Despite setbacks, the 1930s witnessed many notable achievements, as Kimball continued his efforts to add to the Museum's collections. In 1929, the Museum had seized a unique opportunity to acquire the collection of the French connoisseur Edmond Foulc—including impressive Gothic and Renaissance sculpture, furniture, and the magnificent marble and alabaster choir screen dated 1535–40 from the Chapel of the Chateau at Pagny. With a price tag of one million dollars, the Foulc Collection was the largest single purchase ever undertaken by a museum until that time. Coming as it did just before the stock market crash, and secured by an interest-free bank loan, the Museum's commitment to purchase the collection would probably not have been made in the lean days of the 1930s. Kimball encountered several difficulties in its funding, but by the close of the decade donors were found for most of the objects in the collection.
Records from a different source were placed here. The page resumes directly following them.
**src/source/cpuPkg.sv**
```systemverilog
package cpuPkg;

    // data, address and instruction all share one word
    localparam int wordSize = 16;
    localparam int ctlWidth = 11;

    localparam logic [3:0] bneOp = 4'd0;
    localparam logic [3:0] beqOp = 4'd1;
    localparam logic [3:0] bgzOp = 4'd2;
    localparam logic [3:0] blzOp = 4'd3;
    localparam logic [3:0] adiOp = 4'd4;
    localparam logic [3:0] oriOp = 4'd5;
    localparam logic [3:0] lhiOp = 4'd6;
    localparam logic [3:0] lwdOp = 4'd7;
    localparam logic [3:0] swdOp = 4'd8;
    localparam logic [3:0] jmpOp = 4'd9;
    localparam logic [3:0] jalOp = 4'd10;
    localparam logic [3:0] rTypeOp = 4'd15;

    localparam logic [5:0] funcAdd = 6'd0;
    localparam logic [5:0] funcSub = 6'd1;
    localparam logic [5:0] funcAnd = 6'd2;
    localparam logic [5:0] funcOrr = 6'd3;
    localparam logic [5:0] funcNot = 6'd4;
    localparam logic [5:0] funcTcp = 6'd5;
    localparam logic [5:0] funcShl = 6'd6;
    localparam logic [5:0] funcShr = 6'd7;
    localparam logic [5:0] funcJpr = 6'd25;
    localparam logic [5:0] funcJrl = 6'd26;
    localparam logic [5:0] funcWwd = 6'd28;
    localparam logic [5:0] funcHlt = 6'd29;

    // WB bits sit lowest so later stages keep only a low slice
    localparam int ctlWwd = 0;
    localparam int ctlRegWrite = 1;
    localparam int ctlMemToReg = 2;
    localparam int ctlMemWrite = 3;
    localparam int ctlMemRead = 4;
    localparam int ctlIsBranch = 5;
    localparam int ctlAluSrc = 6;
    localparam int ctlIsAlu = 7;
    localparam int ctlIsJumpR = 8;
    localparam int ctlIsJumpI = 9;
    localparam int ctlRegDst = 10;

    localparam logic [3:0] aluAdd = 4'd0;
    localparam logic [3:0] aluSub = 4'd1;
    localparam logic [3:0] aluAnd = 4'd2;
    localparam logic [3:0] aluOrr = 4'd3;
    localparam logic [3:0] aluNot = 4'd4;
    localparam logic [3:0] aluTcp = 4'd5;
    localparam logic [3:0] aluShl = 4'd6;
    localparam logic [3:0] aluShr = 4'd7;
    localparam logic [3:0] aluLhi = 4'd8;
    localparam logic [3:0] aluOri = 4'd9;
    localparam logic [3:0] aluPassA = 4'd10;

    typedef union packed {
        struct packed {
            logic [3:0] opcode;
            logic [1:0] rs;
            logic [1:0] rt;
            logic [1:0] rd;
            logic [5:0] func;
        } r;
        struct packed {
            logic [3:0] opcode;
            logic [1:0] rs;
            logic [1:0] rt;
            logic [7:0] imm8;
        } i;
        struct packed {
            logic [3:0] opcode;
            logic [11:0] target12;
        } j;
    } instructionT;

endpackage
```
**src/source/cpuTop.sv**
```systemverilog
`timescale 1ns/1ps

module cpuTop (
    input  logic Clk,
    input  logic rstN,
    input  logic m1Busy,
    input  logic m2Busy,
    input  logic [cpuPkg::wordSize-1:0] data1,
    input  logic [cpuPkg::wordSize-1:0] dataRead,
    output logic readM1,
    output logic readM2,
    output logic writeM2,
    output logic [cpuPkg::wordSize-1:0] address1,
    output logic [cpuPkg::wordSize-1:0] address2,
    output logic [cpuPkg::wordSize-1:0] dataWrite,
    output logic halted,
    output logic [cpuPkg::wordSize-1:0] numInst,
    output logic [cpuPkg::wordSize-1:0] outputPort
);
    import cpuPkg::*;

    logic [ctlWidth-1:0] controls;
    instructionT ifIdInstruction;

    // decoder answers in the same cycle the instruction sits in ID
    instructionDecoder decoderInst (
        .instruction(ifIdInstruction),
        .controls(controls)
    );

    datapath datapathInst (
        .Clk(Clk),
        .rstN(rstN),
        .controls(controls),
        .data1(data1),
        .dataRead(dataRead),
        .m1Busy(m1Busy),
        .m2Busy(m2Busy),
        .ifIdInstruction(ifIdInstruction),
        .readM1(readM1),
        .address1(address1),
        .readM2(readM2),
        .writeM2(writeM2),
        .address2(address2),
        .dataWrite(dataWrite),
        .halted(halted),
        .numInst(numInst),
        .outputPort(outputPort)
    );

endmodule

```
**src/source/datapath.sv**
```systemverilog
`timescale 1ns/1ps

module datapath (
    input  logic Clk,
    input  logic rstN,
    input  logic [cpuPkg::ctlWidth-1:0] controls,
    input  logic [cpuPkg::wordSize-1:0] data1,
    input  logic [cpuPkg::wordSize-1:0] dataRead,
    input  logic m1Busy,
    input  logic m2Busy,
    output cpuPkg::instructionT ifIdInstruction,
    output logic readM1,
    output logic [cpuPkg::wordSize-1:0] address1,
    output logic readM2,
    output logic writeM2,
    output logic [cpuPkg::wordSize-1:0] address2,
    output logic [cpuPkg::wordSize-1:0] dataWrite,
    output logic halted,
    output logic [cpuPkg::wordSize-1:0] numInst,
    output logic [cpuPkg::wordSize-1:0] outputPort
);
    import cpuPkg::*;

    logic [wordSize-1:0] pc;
    logic [wordSize-1:0] pcNext;
    logic [wordSize-1:0] pcPlusOne;

    // pc fields hold the address after the instruction
    logic ifIdValid;
    logic [wordSize-1:0] ifIdPc;

    logic idExValid;
    logic [ctlWidth-1:0] idExCtl;
    logic [wordSize-1:0] idExPc;
    logic [wordSize-1:0] idExData1;
    logic [wordSize-1:0] idExData2;
    logic [wordSize-1:0] idExImm;
    logic [1:0] idExRs;
    logic [1:0] idExRt;
    logic [1:0] idExRd;
    logic [3:0] idExOpcode;
    logic [5:0] idExFunc;

    logic exMemValid;
    logic exMemIsHlt;
    logic [ctlMemRead:0] exMemCtl;
    logic [wordSize-1:0] exMemAluOut;
    logic [wordSize-1:0] exMemStoreData;
    logic [1:0] exMemRd;

    logic memWbValid;
    logic memWbIsHlt;
    logic [ctlMemToReg:0] memWbCtl;
    logic [wordSize-1:0] memWbAluOut;
    logic [wordSize-1:0] memWbReadData;
    logic [1:0] memWbRd;

    logic [3:0] idOpcode;
    logic [1:0] idRd;
    logic useRs;
    logic useRt;
    logic [wordSize-1:0] idData1;
    logic [wordSize-1:0] idData2;
    logic idJump;
    logic loadStall;

    logic [1:0] forwardA;
    logic [1:0] forwardB;
    logic [wordSize-1:0] fwdA;
    logic [wordSize-1:0] fwdB;
    logic [wordSize-1:0] aluA;
    logic [wordSize-1:0] aluB;
    logic [wordSize-1:0] aluResult;
    logic [wordSize-1:0] exTarget;
    logic branchTaken;
    logic isLink;
    logic exRedirect;

    logic memStall;
    logic haltNow;
    logic [wordSize-1:0] wbData;

    assign readM1 = !halted;
    assign address1 = pc;
    assign readM2 = exMemCtl[ctlMemRead];
    assign writeM2 = exMemCtl[ctlMemWrite];
    assign address2 = exMemAluOut;
    assign dataWrite = exMemStoreData;

    assign pcPlusOne = pc + wordSize'(1);
    assign memStall = (readM2 || writeM2) && m2Busy;
    assign haltNow = memWbValid && memWbIsHlt;

    assign idOpcode = ifIdInstruction.r.opcode;
    assign idJump = ifIdValid && controls[ctlIsJumpI];
    // links always go to register 2
    assign idRd = (controls[ctlRegWrite] && (controls[ctlIsJumpI] || controls[ctlIsJumpR])) ?
                  2'd2 : controls[ctlRegDst] ? ifIdInstruction.r.rd : ifIdInstruction.r.rt;
    assign useRs = ifIdValid && !(idOpcode == jmpOp || idOpcode == jalOp || idOpcode == lhiOp);
    assign useRt = ifIdValid &&
                   ((idOpcode == rTypeOp && (ifIdInstruction.r.func == funcAdd ||
                                             ifIdInstruction.r.func == funcSub ||
                                             ifIdInstruction.r.func == funcAnd ||
                                             ifIdInstruction.r.func == funcOrr)) ||
                    idOpcode == swdOp || idOpcode == bneOp || idOpcode == beqOp);

    assign fwdA = (forwardA == 2'b01) ? exMemAluOut : (forwardA == 2'b10) ? wbData : idExData1;
    assign fwdB = (forwardB == 2'b01) ? exMemAluOut : (forwardB == 2'b10) ? wbData : idExData2;
    assign isLink = idExCtl[ctlRegWrite] && (idExCtl[ctlIsJumpI] || idExCtl[ctlIsJumpR]);
    assign aluA = isLink ? idExPc : fwdA;
    assign aluB = idExCtl[ctlAluSrc] ? idExImm : fwdB;
    assign exTarget = idExCtl[ctlIsJumpR] ? fwdA : idExPc + idExImm;
    // bubbles carry zero controls, so no valid term is needed here
    assign exRedirect = branchTaken || idExCtl[ctlIsJumpR];

    assign wbData = memWbCtl[ctlMemToReg] ? memWbReadData : memWbAluOut;

    always_comb begin
        if (halted || memStall || loadStall) begin
            pcNext = pc;
        end else if (exRedirect) begin
            pcNext = exTarget;
        end else if (idJump) begin
            pcNext = {ifIdPc[wordSize-1:12], ifIdInstruction.j.target12};
        end else if (!m1Busy) begin
            pcNext = pcPlusOne;
        end else begin
            pcNext = pc;
        end
    end

    always_ff @(posedge Clk or negedge rstN) begin
        if (!rstN) begin
            pc <= '0;
            ifIdValid <= 1'b0;
            idExValid <= 1'b0;
            idExCtl <= '0;
            exMemValid <= 1'b0;
            exMemCtl <= '0;
            exMemIsHlt <= 1'b0;
            memWbValid <= 1'b0;
            memWbCtl <= '0;
            memWbIsHlt <= 1'b0;
            halted <= 1'b0;
            numInst <= '0;
            outputPort <= '0;
        end else begin
            pc <= pcNext;

            // retirement
            if (memWbValid) begin
                numInst <= numInst + 1'b1;
                if (memWbCtl[ctlWwd]) begin
                    outputPort <= memWbAluOut;
                end
                if (memWbIsHlt) begin
                    halted <= 1'b1;
                end
            end

            if (haltNow || halted) begin
                ifIdValid <= 1'b0;
                idExValid <= 1'b0;
                idExCtl <= '0;
                exMemValid <= 1'b0;
                exMemCtl <= '0;
                exMemIsHlt <= 1'b0;
                memWbValid <= 1'b0;
                memWbCtl <= '0;
                memWbIsHlt <= 1'b0;
            end else begin
                // a busy data access sends a bubble to WB
                memWbValid <= exMemValid && !memStall;
                memWbCtl <= memStall ? '0 : exMemCtl[ctlMemToReg:0];
                memWbIsHlt <= exMemIsHlt && !memStall;

                if (!memStall) begin
                    exMemValid <= idExValid;
                    exMemCtl <= idExCtl[ctlMemRead:0];
                    exMemIsHlt <= idExValid && idExOpcode == rTypeOp && idExFunc == funcHlt;
                    if (loadStall || exRedirect) begin
                        idExValid <= 1'b0;
                        idExCtl <= '0;
                    end else begin
                        idExValid <= ifIdValid;
                        idExCtl <= ifIdValid ? controls : '0;
                    end
                    if (!loadStall) begin
                        ifIdValid <= !(exRedirect || idJump || m1Busy);
                    end
                end
            end
        end
    end

    always_ff @(posedge Clk) begin
        if (!memStall && !loadStall) begin
            ifIdInstruction <= data1;
            ifIdPc <= pcPlusOne;
        end

        if (memStall) begin
            // WB leaves while EX waits, so keep the forwarded operands
            idExData1 <= fwdA;
            idExData2 <= fwdB;
        end else begin
            idExPc <= ifIdPc;
            idExData1 <= idData1;
            idExData2 <= idData2;
            idExImm <= {{8{ifIdInstruction.i.imm8[7]}}, ifIdInstruction.i.imm8};
            idExRs <= ifIdInstruction.r.rs;
            idExRt <= ifIdInstruction.r.rt;
            idExRd <= idRd;
            idExOpcode <= idOpcode;
            idExFunc <= ifIdInstruction.r.func;
        end

        if (!memStall) begin
            exMemAluOut <= aluResult;
            exMemStoreData <= fwdB;
            exMemRd <= idExRd;
        end

        memWbAluOut <= exMemAluOut;
        memWbReadData <= dataRead;
        memWbRd <= exMemRd;
    end

    registerFile regFileInst (
        .Clk(Clk),
        .rstN(rstN),
        .readAddr1(ifIdInstruction.r.rs),
        .readAddr2(ifIdInstruction.r.rt),
        .writeAddr(memWbRd),
        .writeData(wbData),
        .writeEnable(memWbCtl[ctlRegWrite]),
        .readData1(idData1),
        .readData2(idData2)
    );

    alu aluInst (
        .opA(aluA),
        .opB(aluB),
        .isAlu(idExCtl[ctlIsAlu]),
        .opcode(idExOpcode),
        .func(idExFunc),
        .branchType(idExCtl[ctlIsBranch]),
        .result(aluResult),
        .branchTaken(branchTaken)
    );

    hazardForward hazardInst (
        .idRs(ifIdInstruction.r.rs),
        .idRt(ifIdInstruction.r.rt),
        .useRs(useRs),
        .useRt(useRt),
        .idExMemRead(idExCtl[ctlMemRead]),
        .idExRd(idExRd),
        .exMemRegWrite(exMemCtl[ctlRegWrite]),
        .exMemRd(exMemRd),
        .memWbRegWrite(memWbCtl[ctlRegWrite]),
        .memWbRd(memWbRd),
        .idExRs(idExRs),
        .idExRt(idExRt),
        .forwardA(forwardA),
        .forwardB(forwardB),
        .loadStall(loadStall)
    );

endmodule

```
**src/source/hazardForward.sv**
```systemverilog
`timescale 1ns/1ps

module hazardForward (
    input  logic [1:0] idRs,
    input  logic [1:0] idRt,
    input  logic useRs,
    input  logic useRt,
    input  logic idExMemRead,
    input  logic [1:0] idExRd,
    input  logic exMemRegWrite,
    input  logic [1:0] exMemRd,
    input  logic memWbRegWrite,
    input  logic [1:0] memWbRd,
    input  logic [1:0] idExRs,
    input  logic [1:0] idExRt,
    output logic [1:0] forwardA,
    output logic [1:0] forwardB,
    output logic loadStall
);

    // 01 takes EX/MEM, 10 takes MEM/WB, the younger result wins
    assign forwardA = (exMemRegWrite && exMemRd == idExRs) ? 2'b01 :
                      (memWbRegWrite && memWbRd == idExRs) ? 2'b10 : 2'b00;
    assign forwardB = (exMemRegWrite && exMemRd == idExRt) ? 2'b01 :
                      (memWbRegWrite && memWbRd == idExRt) ? 2'b10 : 2'b00;

    // load data only exists after MEM, so a direct consumer waits one cycle
    assign loadStall = idExMemRead &&
                       ((useRs && idRs == idExRd) || (useRt && idRt == idExRd));

endmodule

```
**src/source/alu.sv**
```systemverilog
`timescale 1ns/1ps

module alu (
    input  logic [cpuPkg::wordSize-1:0] opA,
    input  logic [cpuPkg::wordSize-1:0] opB,
    input  logic isAlu,
    input  logic [3:0] opcode,
    input  logic [5:0] func,
    input  logic branchType,
    output logic [cpuPkg::wordSize-1:0] result,
    output logic branchTaken
);
    import cpuPkg::*;

    logic [3:0] aluOp;
    logic branchCond;

    // non-ALU instructions add (address calc) or pass rs / link value
    always_comb begin
        aluOp = aluAdd;
        if (isAlu) begin
            case (opcode)
                oriOp: aluOp = aluOri;
                lhiOp: aluOp = aluLhi;
                rTypeOp: begin
                    case (func)
                        funcSub: aluOp = aluSub;
                        funcAnd: aluOp = aluAnd;
                        funcOrr: aluOp = aluOrr;
                        funcNot: aluOp = aluNot;
                        funcTcp: aluOp = aluTcp;
                        funcShl: aluOp = aluShl;
                        funcShr: aluOp = aluShr;
                        default: aluOp = aluAdd;
                    endcase
                end
                default: aluOp = aluAdd;
            endcase
        end else if (opcode == rTypeOp || opcode == jalOp) begin
            aluOp = aluPassA;
        end
    end

    always_comb begin
        case (aluOp)
            aluSub: result = opA - opB;
            aluAnd: result = opA & opB;
            aluOrr: result = opA | opB;
            aluNot: result = ~opA;
            aluTcp: result = ~opA + wordSize'(1);
            aluShl: result = {opA[wordSize-2:0], 1'b0};
            aluShr: result = {opA[wordSize-1], opA[wordSize-1:1]};
            aluLhi: result = {opB[7:0], 8'h00};
            // ORI takes the immediate zero extended
            aluOri: result = opA | {8'h00, opB[7:0]};
            aluPassA: result = opA;
            default: result = opA + opB;
        endcase
    end

    always_comb begin
        case (opcode)
            bneOp: branchCond = (opA != opB);
            beqOp: branchCond = (opA == opB);
            bgzOp: branchCond = !opA[wordSize-1] && (opA != '0);
            blzOp: branchCond = opA[wordSize-1];
            default: branchCond = 1'b0;
        endcase
    end

    assign branchTaken = branchType && branchCond;

endmodule

```
**src/source/registerFile.sv**
```systemverilog
`timescale 1ns/1ps

module registerFile (
    input  logic Clk,
    input  logic rstN,
    input  logic [1:0] readAddr1,
    input  logic [1:0] readAddr2,
    input  logic [1:0] writeAddr,
    input  logic [cpuPkg::wordSize-1:0] writeData,
    input  logic writeEnable,
    output logic [cpuPkg::wordSize-1:0] readData1,
    output logic [cpuPkg::wordSize-1:0] readData2
);
    logic [cpuPkg::wordSize-1:0] regs [4];

    always_ff @(posedge Clk or negedge rstN) begin
        if (!rstN) begin
            for (int i = 0; i < 4; i++) begin
                regs[i] <= '0;
            end
        end else if (writeEnable) begin
            regs[writeAddr] <= writeData;
        end
    end

    // write-first, so ID sees the value WB is writing this cycle
    assign readData1 = (writeEnable && writeAddr == readAddr1) ? writeData : regs[readAddr1];
    assign readData2 = (writeEnable && writeAddr == readAddr2) ? writeData : regs[readAddr2];

endmodule

```
**src/source/instructionDecoder.sv**
```systemverilog
`timescale 1ns/1ps

module instructionDecoder (
    input  cpuPkg::instructionT instruction,
    output logic [cpuPkg::ctlWidth-1:0] controls
);
    import cpuPkg::*;

    always_comb begin
        controls = '0;
        case (instruction.r.opcode)
            adiOp, oriOp, lhiOp: begin
                controls[ctlRegWrite] = 1'b1;
                controls[ctlAluSrc] = 1'b1;
                controls[ctlIsAlu] = 1'b1;
            end
            lwdOp: begin
                controls[ctlRegWrite] = 1'b1;
                controls[ctlMemToReg] = 1'b1;
                controls[ctlMemRead] = 1'b1;
                controls[ctlAluSrc] = 1'b1;
            end
            swdOp: begin
                controls[ctlMemWrite] = 1'b1;
                controls[ctlAluSrc] = 1'b1;
            end
            bneOp, beqOp, bgzOp, blzOp: begin
                controls[ctlIsBranch] = 1'b1;
            end
            jmpOp: begin
                controls[ctlIsJumpI] = 1'b1;
            end
            jalOp: begin
                controls[ctlIsJumpI] = 1'b1;
                controls[ctlRegWrite] = 1'b1;
            end
            rTypeOp: begin
                case (instruction.r.func)
                    funcAdd, funcSub, funcAnd, funcOrr,
                    funcNot, funcTcp, funcShl, funcShr: begin
                        controls[ctlRegWrite] = 1'b1;
                        controls[ctlIsAlu] = 1'b1;
                        controls[ctlRegDst] = 1'b1;
                    end
                    funcWwd: begin
                        controls[ctlWwd] = 1'b1;
                    end
                    funcJpr: begin
                        controls[ctlIsJumpR] = 1'b1;
                    end
                    funcJrl: begin
                        controls[ctlIsJumpR] = 1'b1;
                        controls[ctlRegWrite] = 1'b1;
                    end
                    // HLT is recognised later in the pipe
                    default: controls = '0;
                endcase
            end
            default: controls = '0;
        endcase
    end

endmodule

```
In 1929 and 1930, a remarkable collection of paintings by the renowned Philadelphia artist Thomas Eakins was given to the Museum by his heirs, his wife Susan Macdowell Eakins and their friend Miss Mary A. Williams. Two years later, the Museum acquired the bronze statue Diana, by Augustus Saint-Gaudens, which had served as the weathervane atop the old Madison Square Garden tower in New York City for years. This imposing sculpture was installed at the head of the Great Stair Hall, where it still stands. The Museum also received its first important group of photographs in 1932, a group of 48 works by Frederick Evans given by Eastman Kodak, and in 1933 it hosted an international juried exhibition of photography.
Credit for the continued vitality of the Museum through the Depression must also be given to J. Stogdell Stokes, who served as President from 1933 to 1947. Stokes raised the funds necessary to install what are now some of the Museum's most celebrated and distinctive period rooms—the seventeenth-century Dutch room, the Chinese palace hall, and the Indian temple hall. He also helped Kimball pursue major paintings, supporting the acquisition in 1932 of Poussin's Birth of Venus from the collection of the Hermitage, sold by the Soviet state during the Depression, as well as the purchase in 1937 of Cézanne's masterpiece, The Large Bathers. When the social costs of the Depression forced the City of Philadelphia to greatly cut its appropriations to the Museum, Stokes, undaunted, launched the Museum's first major capital campaign. He announced a ten-year $15,500,000 program in 1937 to strengthen the endowment and to finish work on the Museum's galleries, then only one-sixth completed.